Sie beginnt, Stunden bei ihm zu nehmen, fährt zur Überbrückung der Wohnungsrenovierung nach Buenos Aires zum Vertiefen der neuen Liebe zum Tan-

go und bindet sich über Tanz und Musik auch emotional an ihren Lehrer. Man entdeckt gemeinsame jüdische Wurzeln und die Klezmer-Musik, die an wichtigen Angelpunkten der Beziehung zwischen Sally und Pablo ins Spiel kommt, mischt sich wunderbar mit dem alles beherrschenden Tango.

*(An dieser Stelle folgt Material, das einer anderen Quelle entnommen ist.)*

Source: an optimization exercise on an open RTL-to-GDS flow (aim: small area). Production flows keep margins and buffers that such runs may drop. Function was checked by simulation only, so behaviour that the tests miss may differ from the original. Power figures rest on the tool's default switching activity, not on a simulated workload.

## flow/design.v

```verilog
module pd(
  input clock,
  input reset,
  output [31:0] imem_addr,
  input  [31:0] imem_rdata,
  output [31:0] dmem_addr,
  output [31:0] dmem_wdata,
  output        dmem_we,
  output [3:0]  dmem_be,
  input  [31:0] dmem_rdata,
  output        wb_en,
  output [4:0]  wb_rd,
  output [31:0] wb_data
);
  localparam [6:0] OP_R = 7'b0110011, OP_I = 7'b0010011, OP_S = 7'b0100011,
                   OP_B = 7'b1100011, OP_LUI = 7'b0110111, OP_AUIPC = 7'b0010111,
                   OP_JAL = 7'b1101111, OP_JALR = 7'b1100111, OP_LD = 7'b0000011;
  reg [31:0] PC;
  reg [6:0]  instD_op;           
  reg [31:7] instD_hi;           
  reg [31:0] pcD;
  reg [31:0] pcX, rs1X, rs2X, immX;
  reg [4:0]  rdX;
  reg [2:0]  f3X;
  reg [3:0]  aluX;
  reg        aselX, bselX, pcselX, brX, wenX, memX;
  reg [1:0]  wbselX;             
  reg [31:0] aluM, rs2M;         
  reg [4:0]  rdM;
  reg [2:0]  f3M;
  reg        memM, wenM;
  reg [1:0]  wbselM;
  reg [31:0] wdW;
  reg [4:0]  rdW;
  reg        wenW;
  reg        W_En_m, W_En_w, f_W_a, f_W_b, f_dataW, f_ALU_a, f_ALU_b, nop, nop_reg;
  reg [4:0]  addrD_reg, addrB_reg, addrD2_reg;
  wire [31:0] inst = {instD_hi, instD_op};
  wire isR    = instD_op == OP_R;
  wire isI    = instD_op == OP_I;
  wire isS    = instD_op == OP_S;
  wire isB    = instD_op == OP_B;
  wire isLUI  = instD_op == OP_LUI;
  wire isAUI  = instD_op == OP_AUIPC;
  wire isJAL  = instD_op == OP_JAL;
  wire isJALR = instD_op == OP_JALR;
  wire isLD   = instD_op == OP_LD;
  wire isIimm  = isI | isJALR | isLD;
  wire hasRD   = isR | isIimm | isLUI | isAUI | isJAL;    
  wire hasRS1  = isR | isIimm | isS | isB;
  wire hasRS2  = isR | isS | isB;
  wire [4:0] d_RD  = hasRD  ? inst[11:7]  : 5'd0;
  wire [4:0] d_RS1 = hasRS1 ? inst[19:15] : 5'd0;
  wire [4:0] d_RS2 = hasRS2 ? inst[24:20] : 5'd0;
  wire [2:0] d_f3  = hasRS1 ? inst[14:12] : 3'd0;
  reg [31:0] d_IMM;
  always @(*) begin
    d_IMM = 32'd0;
    if (isIimm) d_IMM = {{20{inst[31]}}, inst[31:20]};
    if (isS)    d_IMM = {{20{inst[31]}}, inst[31:25], inst[11:7]};
    if (isB)    d_IMM = {{20{inst[31]}}, inst[7], inst[30:25], inst[11:8], 1'b0};
    if (isLUI | isAUI) d_IMM = {inst[31:12], 12'd0};
    if (isJAL)  d_IMM = {{12{inst[31]}}, inst[19:12], inst[20], inst[30:21], 1'b0};
  end
  wire       c_ASel  = isB | isAUI | isJAL;
  wire       c_BSel  = isIimm | isS | isB | isLUI | isAUI | isJAL;
  wire [1:0] c_WBSel = (isJAL | isJALR) ? 2'b10 : (isLD ? 2'b00 : 2'b01);
  wire [3:0] c_ALUSel = {isR & (inst[31:25] != 7'd0), (isR | isI) ? inst[14:12] : 3'd0};
  wire [6:0] f_op   = imem_rdata[6:0];
  wire f_isS   = f_op == OP_S;
  wire f_isJAL = f_op == OP_JAL;
  wire f_hasRS1 = f_op == OP_R || f_op == OP_I || f_op == OP_JALR || f_op == OP_LD || f_isS || f_op == OP_B;
  wire f_hasRS2 = f_op == OP_R || f_isS || f_op == OP_B;
  wire [4:0] addrA1 = f_hasRS1 ? imem_rdata[19:15] : 5'd0;
  wire [4:0] addrB1 = f_hasRS2 ? imem_rdata[24:20] : 5'd0;
  reg  [31:1] valid;
  reg  [31:0] R [1:31];
  wire        wr_any = wenW & (rdW != 5'd0);
  genvar gi;
  generate
    for (gi = 1; gi < 32; gi = gi + 1) begin : rf
      wire we = wenW & (rdW == gi);
      always @(posedge clock)
        if (we) R[gi] <= wdW;
    end
  endgenerate
  always @(posedge clock or posedge reset)
    if (reset) valid <= 31'd0;
    else if (wr_any) valid[rdW] <= 1'b1;
  reg [31:0] r_data_rs1, r_data_rs2;
  integer k;
  always @(*) begin
    r_data_rs1 = (d_RS1 == 5'd2 && !valid[2]) ? 32'h01100000 : 32'd0;
    r_data_rs2 = (d_RS2 == 5'd2 && !valid[2]) ? 32'h01100000 : 32'd0;
    for (k = 1; k < 32; k = k + 1) begin
      r_data_rs1 = r_data_rs1 | ({32{d_RS1 == k && valid[k]}} & R[k]);
      r_data_rs2 = r_data_rs2 | ({32{d_RS2 == k && valid[k]}} & R[k]);
    end
  end
  wire [31:0] rs1Xi = (rdW == d_RS1 && rdW != 5'd0 && wenW) ? wdW :
                      (nop_reg && f_W_a) ? wdW : r_data_rs1;
  wire [31:0] rs2Xi = (rdW == d_RS2 && rdW != 5'd0 && wenW) ? wdW :
                      (nop_reg && f_W_b) ? wdW : r_data_rs2;
  wire [31:0] rsA = f_ALU_a ? aluM : (f_W_a ? wdW : rs1X);
  wire [31:0] rsB = f_ALU_b ? aluM : (f_W_b ? wdW : rs2X);
  wire [31:0] A = aselX ? pcX : rsA;
  wire [31:0] B = bselX ? immX : rsB;
  wire        op_sub = (aluX == 4'b1000) | (aluX == 4'b0010) | (aluX == 4'b0011);
  wire [32:0] sum = {1'b0, A} + {1'b0, B ^ {32{op_sub}}} + {32'd0, op_sub};
  wire        ltu = ~sum[32];
  wire        lts = (A[31] ^ B[31]) ? A[31] : sum[31];
  wire        sh_left = aluX == 4'b0001;
  wire        sh_fill = (aluX == 4'b1101) & A[31];
  reg  [31:0] sh_in, sh_out, alu_res;
  integer j;
  always @(*) begin
    for (j = 0; j < 32; j = j + 1) sh_in[j] = sh_left ? A[31-j] : A[j];
  end
  wire [63:0] sh_ext = {{32{sh_fill}}, sh_in} >> B[4:0];
  always @(*) begin
    for (j = 0; j < 32; j = j + 1) sh_out[j] = sh_left ? sh_ext[31-j] : sh_ext[j];
  end
  always @(*) begin
    case (aluX)
      4'b0000, 4'b1000: alu_res = sum[31:0];
      4'b0001, 4'b0101, 4'b1101: alu_res = sh_out;
      4'b0010: alu_res = {31'd0, lts};
      4'b0011: alu_res = {31'd0, ltu};
      4'b0100: alu_res = A ^ B;
      4'b0110: alu_res = A | B;
      4'b0111: alu_res = A & B;
      default: alu_res = sum[31:0];
    endcase
  end
  wire br_eq = rsA == rsB;
  wire br_lt = {rsA[31] ^ ~f3X[1], rsA[30:0]} < {rsB[31] ^ ~f3X[1], rsB[30:0]};
  wire PCSel_B = f3X[2] ? (br_lt ^ f3X[0]) : (~f3X[1] & (br_eq ^ f3X[0]));
  wire PCSel_f = brX ? PCSel_B : pcselX;
  wire [7:0] padsign = (f3M[1:0] == 2'b01) ? {8{dmem_rdata[7]}} : {8{dmem_rdata[15]}};
  wire [7:0] padv = f3M[2] ? 8'd0 : padsign;
  wire [31:0] dataR = {(f3M[1:0] == 2'b10) ? dmem_rdata[31:24] : padv,
                       (f3M[1:0] == 2'b10) ? dmem_rdata[23:16] : padv,
                       (f3M[1:0] != 2'b00) ? dmem_rdata[15:8]  : padv,
                       dmem_rdata[7:0]};
  wire [31:0] link = (rs2M == 32'd0) ? 32'd0 : rs2M + 32'd4;
  wire [31:0] r_data_rd = (wbselM == 2'b01) ? aluM : (wbselM == 2'b10 ? link : dataR);
  assign dmem_addr  = aluM;
  assign dmem_wdata = f_dataW ? wdW : rs2M;
  assign dmem_we    = memM;
  assign dmem_be    = {f3M[1:0] == 2'b10, f3M[1:0] == 2'b10, f3M[1:0] != 2'b00, 1'b1};
  assign wb_en   = wenW;
  assign wb_rd   = rdW;
  assign wb_data = wdW;
  assign imem_addr = PC;
  wire [31:0] PC_4   = (PC == 32'd0) ? 32'd0 : PC + 32'd4;
  wire [31:0] JAL_PC = pcD + d_IMM;
  always @(posedge clock or posedge reset)
    if (reset) PC <= 32'h01000000;
    else if (isJAL && PC != JAL_PC) PC <= JAL_PC;
    else if (!nop) PC <= PCSel_f ? alu_res : PC_4;
  wire bubble = nop | PCSel_f;
  always @(posedge clock or posedge reset)
    if (reset) begin
      instD_op <= 7'd0;
      rs1X <= 32'd0; rs2X <= 32'd0;
      rdX <= 5'd0; f3X <= 3'd0; aluX <= 4'd0;
      aselX <= 1'b0; bselX <= 1'b0; pcselX <= 1'b0; brX <= 1'b0; wenX <= 1'b0; memX <= 1'b0;
      wbselX <= 2'd0;
      aluM <= 32'd0; rdM <= 5'd0; f3M <= 3'd0; memM <= 1'b0; wenM <= 1'b0; wbselM <= 2'd0;
      rdW <= 5'd0; wenW <= 1'b0;
    end else begin
      wbselX <= c_WBSel;
      aluM <= alu_res; rdM <= rdX; f3M <= f3X; memM <= memX; wenM <= wenX; wbselM <= wbselX;
      rdW <= rdM; wenW <= wenM;
      if (bubble) begin
        rs1X <= 32'd0; rs2X <= 32'd0;
        rdX <= 5'd0; f3X <= 3'd0; aluX <= 4'd0;
        aselX <= 1'b0; bselX <= 1'b0; pcselX <= 1'b0; brX <= 1'b0; wenX <= 1'b0; memX <= 1'b0;
      end else begin
        rs1X <= rs1Xi; rs2X <= rs2Xi;
        rdX <= d_RD; f3X <= d_f3; aluX <= c_ALUSel;
        aselX <= c_ASel; bselX <= c_BSel; pcselX <= isJALR; brX <= isB; wenX <= hasRD; memX <= isS;
      end
      if (!nop) instD_op <= PCSel_f ? 7'd0 : imem_rdata[6:0];
    end
  always @(posedge clock) begin
    wdW  <= r_data_rd;
    rs2M <= (wbselX == 2'b10) ? pcX : rsB;
    if (bubble) begin
      pcX <= 32'd0; immX <= 32'd0;
    end else begin
      pcX <= pcD; immX <= d_IMM;
    end
    if (!nop) begin
      instD_hi <= PCSel_f ? 25'd0 : imem_rdata[31:7];
      pcD      <= PCSel_f ? 32'd0 : PC;
    end
  end
  wire nop_load = isLD && ((addrA1 == d_RD && addrA1 != 5'd0) ||
                           (addrB1 == d_RD && addrB1 != 5'd0 && !f_isS));
  always @(posedge clock or posedge reset)
    if (reset) begin
      W_En_m <= 1'b0; W_En_w <= 1'b0;
      f_W_a <= 1'b0; f_W_b <= 1'b0; f_dataW <= 1'b0; f_ALU_a <= 1'b0; f_ALU_b <= 1'b0;
      nop <= 1'b0; nop_reg <= 1'b0;
      addrD_reg <= 5'd0; addrB_reg <= 5'd0; addrD2_reg <= 5'd0;
    end else begin
      W_En_m <= hasRD;
      W_En_w <= W_En_m & ~nop_reg;
      f_W_a <= (d_RS1 == addrD2_reg && d_RS1 != 5'd0 && W_En_w);
      f_W_b <= (d_RS2 == addrD2_reg && d_RS2 != 5'd0 && W_En_w);
      addrD2_reg <= addrD_reg;
      nop_reg <= nop;
      if (nop) begin
        addrB_reg <= 5'd0; addrD_reg <= 5'd0;
        nop <= 1'b0;
      end else begin
        f_dataW <= (addrB_reg == addrD2_reg && addrB_reg != 5'd0 && W_En_w);
        f_ALU_a <= (d_RS1 == addrD_reg && d_RS1 != 5'd0 && W_En_m);
        f_ALU_b <= (d_RS2 == addrD_reg && d_RS2 != 5'd0 && W_En_m);
        nop <= f_isJAL | nop_load;
        addrB_reg <= d_RS2; addrD_reg <= d_RD;
      end
    end
endmodule
```

## flow/run.sh

```bash
#!/bin/bash
# synth_recipe.tcl (not shown) runs the flow's synth.tcl, then flattens the netlist and writes it again
# the make line also repeats each setting of config.mk as NAME=value (left out here)
make -C /OpenROAD-flow-scripts/flow DESIGN_CONFIG=/design/flow/config.mk WORK_HOME=/design/flow/orfs CLKGATE_MAP_FILE= SYNTH_SCRIPT=/design/flow/synth_recipe.tcl finish
```

## flow/config.mk

```make
export PLATFORM = sky130hd
export DESIGN_NAME = pd
export DESIGN_NICKNAME = pd
export VERILOG_FILES = /design/flow/design.v
export SDC_FILE = /design/flow/constraint.sdc
export NUM_CORES = 4
export LEC_CHECK = 0
export CAP_MARGIN = 20
export CORE_MARGIN = 2
export CORE_UTILIZATION = 30
export PLACE_DENSITY = 0.5
export SLEW_MARGIN = 20
```

## flow/constraint.sdc

```tcl
create_clock -name core_clock -period 8.0 [get_ports {clock}]
set_input_delay 1.6000 -clock core_clock [delete_from_list [all_inputs] [get_ports {clock}]]
set_output_delay 1.6000 -clock core_clock [all_outputs]
set_load 0.01 [all_outputs]
```

==> summary.txt <==
==> cell type report <==
class / count / area (µm²)
Fill cell: 23400 / 155000
Sequential cell: 1405 / 39800
Multi-Input combinational cell: 4181 / 30100
Clock buffer: 199 / 4240
Tap cell: 3167 / 3960
Timing Repair Buffer: 426 / 3740
Clock inverter: 93 / 908
Inverter: 160 / 609
Antenna cell: 12 / 30.0
==> worst reg2reg max path, cell delays in order (launching register included) <==
cell,delay [ns]
dfrtp_1,0.40
nand2_1,0.14
nor2_1,0.24
nand2_1,0.17
nor3b_1,0.56
nor2b_1,0.30
a22o_1,0.20
ha_1,0.21
inv_1,0.07
fa_1,0.39
nand2b_1,0.20
a21oi_1,0.44
o31ai_1,0.22
a211oi_1,0.55
nor2_1,0.19
mux2i_1,0.16
a2111oi_1,0.49
nand4_1,0.24
or4b_1,0.71
nand2_8,0.27
mux2_4,0.33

Als Pablos Tanzpartnerin abspringt, bittet er Sally zu sich auf die Bühne, und der Machtkampf beginnt. Sie, ganz die emanzipierte Europäerin, kann sich nicht führen lassen, er, ganz südamerikanischer Macho, erträgt die autoritätsgewohnte Filmemacherin nicht als Partnerin. Beide lernen sich in Anpassung üben: Sally beschließt, einen Film über den Tango zu drehen, in dem Pablo die Hauptrolle spielen wird, wenn er sich diesmal

ihrer Führung anvertraut. Er ist verunsichert: müßte er nicht anfangen, Schauspielunterricht zu nehmen, weiß sie überhaupt, wie sie den geplanten Film finanzieren soll? Nein und nein sind die Antworten, aber das ist jetzt ihre Sache.

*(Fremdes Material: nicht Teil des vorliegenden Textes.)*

Context: an optimization exercise on an open-source flow, tuned for small area and a short achievable clock period. The choices shown serve that exercise and are no tape-out recipe.
Where RTL was checked, it was by simulation tests only, not by an equivalence proof against the original.
Power is estimated from default activity; no workload was simulated.

== job 3863 ==
==> flow/design.v <==
`timescale 1ns / 1ps
module CPU(
input [15:0]i_datain,
input [15:0]d_datain,
input clock,
input reset,
input enable,
input start,
output [7:0]i_addr,
output [7:0]d_addr,
output [15:0]d_dataout,
output d_we
);
reg        state;           
wire       run = state;
reg  [7:0] pc;
reg  [4:0] id_op;           
reg  [10:0] id_f;           
reg  [2:0] id_ixl, id_iy;    
reg  [4:0] ex_op;           
reg  [2:0] ex_rd;
reg  [15:0] ex_a, ex_b;
reg        ex_cin;
reg  [7:0] ex_sd;           
reg  [15:0] m_c;
reg  [7:0] m_sd;
reg        m_we, m_take, m_wen, m_halt;    
reg        m_load;
reg  [2:0] m_rd;
reg  [15:0] w_c;
reg        w_wen, w_halt;                  
reg  [2:0] w_rd;
reg        zf, nf, cf;
reg  [15:0] gr [7:0];
integer k;
assign i_addr    = pc;
assign d_addr    = m_c[7:0];
assign d_we      = m_we;
assign d_dataout = {m_c[15:8], m_sd};
always @(posedge clock or negedge reset)
    if (!reset)
        state <= 1'b0;
    else if (state)
        state <= enable & ~w_halt;
    else
        state <= enable & start;
wire [4:0] f_op = i_datain[15:11];
wire f_user1 = (f_op == 5'b10000) || (f_op == 5'b01001) || (f_op == 5'b01011)
             || (f_op[4:3] == 2'b11);
wire f_store = (f_op == 5'b00011);
always @(posedge clock or negedge reset)
    if (!reset) begin
        pc <= 8'd0;
        id_op <= 5'd0;
    end else if (run) begin
        pc <= m_take ? m_c[7:0] : pc + 8'd1;
        id_op <= f_op;
    end
always @(posedge clock)
    if (run) begin
        id_f <= i_datain[10:0];
        id_ixl <= f_user1 ? i_datain[10:8] : i_datain[6:4];
        id_iy  <= f_store ? i_datain[10:8] : i_datain[2:0];
    end
reg  [7:0] gv;
wire [7:0] selx = (8'd1 << id_ixl) & gv;
wire [7:0] sely = (8'd1 << id_iy) & gv;
reg  [15:0] rx, ry;
always @(*) begin
    rx = 16'd0;
    ry = 16'd0;
    for (k = 0; k < 8; k = k + 1) begin
        rx = rx | (gr[k] & {16{selx[k]}});
        ry = ry | (gr[k] & {16{sely[k]}});
    end
end
wire [7:0]  imm8 = id_f[7:0];
wire d_jump  = (id_op == 5'b11000);
wire d_store = (id_op == 5'b00011);
wire d_shl   = (id_op[4:1] == 4'b0010);
wire d_val3  = (id_op[4:2] == 3'b001) || (id_op[4:1] == 4'b0001);   
wire d_imm   = (id_op == 5'b01001) || (id_op == 5'b01011) || (id_op[4:3] == 2'b11);
wire d_ldih  = (id_op == 5'b10000);
wire d_sub   = (id_op == 5'b01010) || (id_op == 5'b01011) || (id_op == 5'b10010)
             || (id_op == 5'b01100);
wire d_addc  = (id_op == 5'b10001);
wire d_subc  = (id_op == 5'b10010);
reg [15:0] d_a, d_b;
always @(*) begin
    for (k = 0; k < 16; k = k + 1)
        d_a[k] = d_shl ? rx[15-k] : rx[k];
    if (d_store) d_a[15:8] = 8'd0;
    if (d_val3)
        d_b = {(d_store ? ry[15:8] : 8'd0), 4'd0, id_f[3:0]};
    else if (d_imm)
        d_b = {8'd0, imm8};
    else if (d_ldih)
        d_b = {imm8, 8'd0};
    else
        d_b = ry;
    if (d_sub) d_b = ~d_b;
end
always @(posedge clock or negedge reset)
    if (!reset)
        ex_op <= 5'd0;
    else if (run)
        ex_op <= id_op;
always @(posedge clock)
    if (run) begin
        ex_rd <= id_f[10:8];
        ex_a <= d_a;
        ex_b <= d_b;
        ex_cin <= d_addc ? cf : d_subc ? ~cf : d_sub;
        ex_sd <= ry[7:0];
    end
wire [15:0] a = ex_a;
wire [15:0] b = ex_b;
reg  [16:0] pg, pp;
reg  [16:0] c;
integer lv, j;
always @(*) begin
    pg = {a & b, ex_cin};
    pp = {a ^ b, 1'b0};
    for (lv = 0; lv < 5; lv = lv + 1)
        for (j = 16; j >= 0; j = j - 1)
            if (j[lv]) begin
                pg[j] = pg[j] | (pp[j] & pg[((j >> lv) << lv) - 1]);
                pp[j] = pp[j] & pp[((j >> lv) << lv) - 1];
            end
    c = pg;
end
wire [15:0] sum = (a ^ b) ^ c[15:0];
wire        cout = c[16];
wire [15:0] p = a ^ b;
wire [15:0] o = a | b;
wire        z = &(~(p ^ {o[14:0], ex_cin}));
reg t3, t2, t1;
always @(*) begin
    case (ex_op)
        5'b01101: {t3, t2, t1} = 3'b100;    
        5'b01110: {t3, t2, t1} = 3'b111;    
        5'b01111: {t3, t2, t1} = 3'b011;    
        default:  {t3, t2, t1} = 3'b101;    
    endcase
end
wire [15:0] lg = (a & b & {16{t3}}) | (a & ~b & {16{t2}}) | (~a & b & {16{t1}});
wire        e_shl = (ex_op[4:1] == 4'b0010);
wire        fill = (ex_op == 5'b00111) & a[15];
wire [31:0] sh0 = {{16{fill}}, a};
wire [31:0] sh1 = b[0] ? {1'b0, sh0[31:1]} : sh0;
wire [31:0] sh2 = b[1] ? {2'b0, sh1[31:2]} : sh1;
wire [31:0] sh3 = b[2] ? {4'b0, sh2[31:4]} : sh2;
wire [15:0] y   = b[3] ? sh3[23:8] : sh3[15:0];
reg  [15:0] yr;
always @(*)
    for (k = 0; k < 16; k = k + 1)
        yr[k] = y[15-k];
wire e_logic = (ex_op[4:2] == 3'b011);
wire e_shift = (ex_op[4:2] == 3'b001);
wire e_jump  = (ex_op == 5'b11000);
wire e_store = (ex_op == 5'b00011);
wire [15:0] sh = e_shl ? yr : y;
wire [7:0] res_lo = (e_logic | e_jump) ? lg[7:0] : e_shift ? sh[7:0] : sum[7:0];
wire [7:0] res_hi = (e_logic | e_store) ? lg[15:8] : e_shift ? sh[15:8] : sum[15:8];
wire e_zn = (ex_op == 5'b01000) || (ex_op == 5'b01001) || (ex_op == 5'b10001)
          || (ex_op == 5'b01010) || (ex_op == 5'b01011) || (ex_op == 5'b10010)
          || (ex_op == 5'b01100);
wire e_c  = (ex_op == 5'b01000) || (ex_op == 5'b01001) || (ex_op == 5'b10001);
wire kill = (ex_op == 5'b10001) & ex_cin & (&b);
reg cond;
always @(*)
    case (ex_op[2:1])
        2'b00: cond = 1'b1;
        2'b01: cond = zf;
        2'b10: cond = nf;
        2'b11: cond = cf;
    endcase
wire e_take = (ex_op[4:3] == 2'b11) && ((ex_op[2:1] == 2'b00) || (cond ^ ex_op[0]));
wire e_wen = (ex_op == 5'b00010) || (ex_op == 5'b10000) || (ex_op == 5'b01000)
          || (ex_op == 5'b01001) || (ex_op == 5'b10001) || (ex_op == 5'b01010)
          || (ex_op == 5'b01011) || (ex_op == 5'b10010) || (ex_op == 5'b01101)
          || (ex_op == 5'b01110) || (ex_op == 5'b01111) || (ex_op[4:2] == 3'b001);
always @(posedge clock or negedge reset)
    if (!reset) begin
        zf <= 1'b0; nf <= 1'b0; cf <= 1'b0;
        m_we <= 1'b0; m_take <= 1'b0; m_wen <= 1'b0; m_halt <= 1'b0;
    end else if (run) begin
        if (e_zn) begin
            zf <= z;
            nf <= sum[15];
        end
        if (e_c)
            cf <= cout & ~kill;
        m_we <= e_store;
        m_take <= e_take;
        m_wen <= e_wen;
        m_halt <= (ex_op == 5'b00001);
    end
always @(posedge clock)
    if (run) begin
        m_c <= {res_hi, res_lo};
        m_sd <= ex_sd;
        m_load <= (ex_op == 5'b00010);
        m_rd <= ex_rd;
    end
always @(posedge clock or negedge reset)
    if (!reset) begin
        w_wen <= 1'b0; w_halt <= 1'b0;
    end else if (run) begin
        w_wen <= m_wen;
        w_halt <= m_halt;
    end
always @(posedge clock)
    if (run) begin
        w_c <= m_load ? d_datain : m_c;
        w_rd <= m_rd;
    end
always @(posedge clock or negedge reset)
    if (!reset)
        gv <= 8'd0;
    else if (run & w_wen)
        gv[w_rd] <= 1'b1;
always @(posedge clock)
    if (run & w_wen)
        gr[w_rd] <= w_c;
endmodule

Zwölf Lektionen umfaßt der Film, mal mehr mit Tango, mal eher mit dem Leben und dem Partnerschaftlichen als Lernziel. Nachdem das grell-bunt imaginierte Skript der Anfangssequenzen nach einer entscheidenden Begegnung mit amerikanischen Produktionsmethoden zu den Akten gelegt ist, geht der Film in sattes Schwarzweiß über, getragen vom Tango und dem Flair der Drehorte. Der Tanzprofi und die ausgebildete Tänzerin und routinierte Filmemacherin, beide erstmalig vor der Kamera, ergänzen sich zu einem schwierigen, aber dynamischen Paar, auch eine Musicalnummer auf den Quais von Paris fehlt hier ebensowenig wie beim letzten Woody Allen. Ein gewisser Narzißmus ist nicht zu leugnen, das tut dem Film aber nur bedingt Abbruch.